WHAT IS EXPECTED> Your answer must consist solely of the line containing "whs_path_depth: 0" and all subsequent lines through the end of the entries, reproduced exactly.

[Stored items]
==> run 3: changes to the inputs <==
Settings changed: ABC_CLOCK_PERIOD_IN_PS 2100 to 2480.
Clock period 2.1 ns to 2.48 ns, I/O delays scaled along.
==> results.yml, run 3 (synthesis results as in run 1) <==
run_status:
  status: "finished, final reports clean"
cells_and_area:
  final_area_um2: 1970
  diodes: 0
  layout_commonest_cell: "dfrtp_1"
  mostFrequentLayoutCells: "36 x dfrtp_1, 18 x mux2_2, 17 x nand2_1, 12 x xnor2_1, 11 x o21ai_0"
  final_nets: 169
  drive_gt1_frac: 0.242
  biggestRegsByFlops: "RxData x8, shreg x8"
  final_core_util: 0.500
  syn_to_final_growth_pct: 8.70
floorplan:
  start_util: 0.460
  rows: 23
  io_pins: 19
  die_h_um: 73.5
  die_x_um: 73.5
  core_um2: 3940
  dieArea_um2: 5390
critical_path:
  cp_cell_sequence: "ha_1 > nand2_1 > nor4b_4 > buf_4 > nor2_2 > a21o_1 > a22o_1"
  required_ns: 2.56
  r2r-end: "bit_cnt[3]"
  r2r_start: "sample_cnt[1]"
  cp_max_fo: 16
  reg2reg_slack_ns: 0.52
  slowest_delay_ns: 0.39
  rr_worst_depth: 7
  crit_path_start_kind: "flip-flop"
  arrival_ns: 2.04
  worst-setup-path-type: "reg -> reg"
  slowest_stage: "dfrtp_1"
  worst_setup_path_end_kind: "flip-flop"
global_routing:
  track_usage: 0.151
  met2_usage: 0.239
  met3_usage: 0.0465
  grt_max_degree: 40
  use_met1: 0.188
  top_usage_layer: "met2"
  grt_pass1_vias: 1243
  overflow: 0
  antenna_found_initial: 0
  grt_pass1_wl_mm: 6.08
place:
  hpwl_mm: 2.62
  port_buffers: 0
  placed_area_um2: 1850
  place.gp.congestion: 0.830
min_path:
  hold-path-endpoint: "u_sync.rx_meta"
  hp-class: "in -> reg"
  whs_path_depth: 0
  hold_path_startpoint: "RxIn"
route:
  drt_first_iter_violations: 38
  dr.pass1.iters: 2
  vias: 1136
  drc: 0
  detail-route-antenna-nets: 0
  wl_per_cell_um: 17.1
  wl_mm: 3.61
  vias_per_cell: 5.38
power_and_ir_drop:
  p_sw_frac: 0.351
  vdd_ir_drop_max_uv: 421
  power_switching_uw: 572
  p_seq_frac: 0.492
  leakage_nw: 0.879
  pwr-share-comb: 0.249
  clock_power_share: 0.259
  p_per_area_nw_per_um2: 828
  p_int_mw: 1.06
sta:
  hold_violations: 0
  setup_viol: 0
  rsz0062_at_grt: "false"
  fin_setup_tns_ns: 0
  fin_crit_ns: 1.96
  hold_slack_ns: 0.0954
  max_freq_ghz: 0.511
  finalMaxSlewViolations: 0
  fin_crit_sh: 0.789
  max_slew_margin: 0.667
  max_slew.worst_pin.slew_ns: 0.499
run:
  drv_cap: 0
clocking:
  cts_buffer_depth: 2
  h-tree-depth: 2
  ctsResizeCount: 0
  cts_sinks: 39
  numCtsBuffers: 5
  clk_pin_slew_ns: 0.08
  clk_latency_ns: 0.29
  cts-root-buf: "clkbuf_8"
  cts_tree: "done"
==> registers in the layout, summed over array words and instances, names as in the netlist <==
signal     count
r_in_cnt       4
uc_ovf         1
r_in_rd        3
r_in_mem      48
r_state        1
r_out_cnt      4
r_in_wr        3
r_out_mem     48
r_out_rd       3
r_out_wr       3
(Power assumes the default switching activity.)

ANSWER TO THIS TASK>
  whs_path_depth: 0
  hold_path_startpoint: "RxIn"
route:
  drt_first_iter_violations: 38
  dr.pass1.iters: 2
  vias: 1136
  drc: 0
  detail-route-antenna-nets: 0
  wl_per_cell_um: 17.1
  wl_mm: 3.61
  vias_per_cell: 5.38
power_and_ir_drop:
  p_sw_frac: 0.351
  vdd_ir_drop_max_uv: 421
  power_switching_uw: 572
  p_seq_frac: 0.492
  leakage_nw: 0.879
  pwr-share-comb: 0.249
  clock_power_share: 0.259
  p_per_area_nw_per_um2: 828
  p_int_mw: 1.06
sta:
  hold_violations: 0
  setup_viol: 0
  rsz0062_at_grt: "false"
  fin_setup_tns_ns: 0
  fin_crit_ns: 1.96
  hold_slack_ns: 0.0954
  max_freq_ghz: 0.511
  finalMaxSlewViolations: 0
  fin_crit_sh: 0.789
  max_slew_margin: 0.667
  max_slew.worst_pin.slew_ns: 0.499
run:
  drv_cap: 0
clocking:
  cts_buffer_depth: 2
  h-tree-depth: 2
  ctsResizeCount: 0
  cts_sinks: 39
  numCtsBuffers: 5
  clk_pin_slew_ns: 0.08
  clk_latency_ns: 0.29
  cts-root-buf: "clkbuf_8"
  cts_tree: "done"
==> registers in the layout, summed over array words and instances, names as in the netlist <==
signal     count
r_in_cnt       4
uc_ovf         1
r_in_rd        3
r_in_mem      48
r_state        1
r_out_cnt      4
r_in_wr        3
r_out_mem     48
r_out_rd       3
r_out_wr       3
(Power assumes the default switching activity.)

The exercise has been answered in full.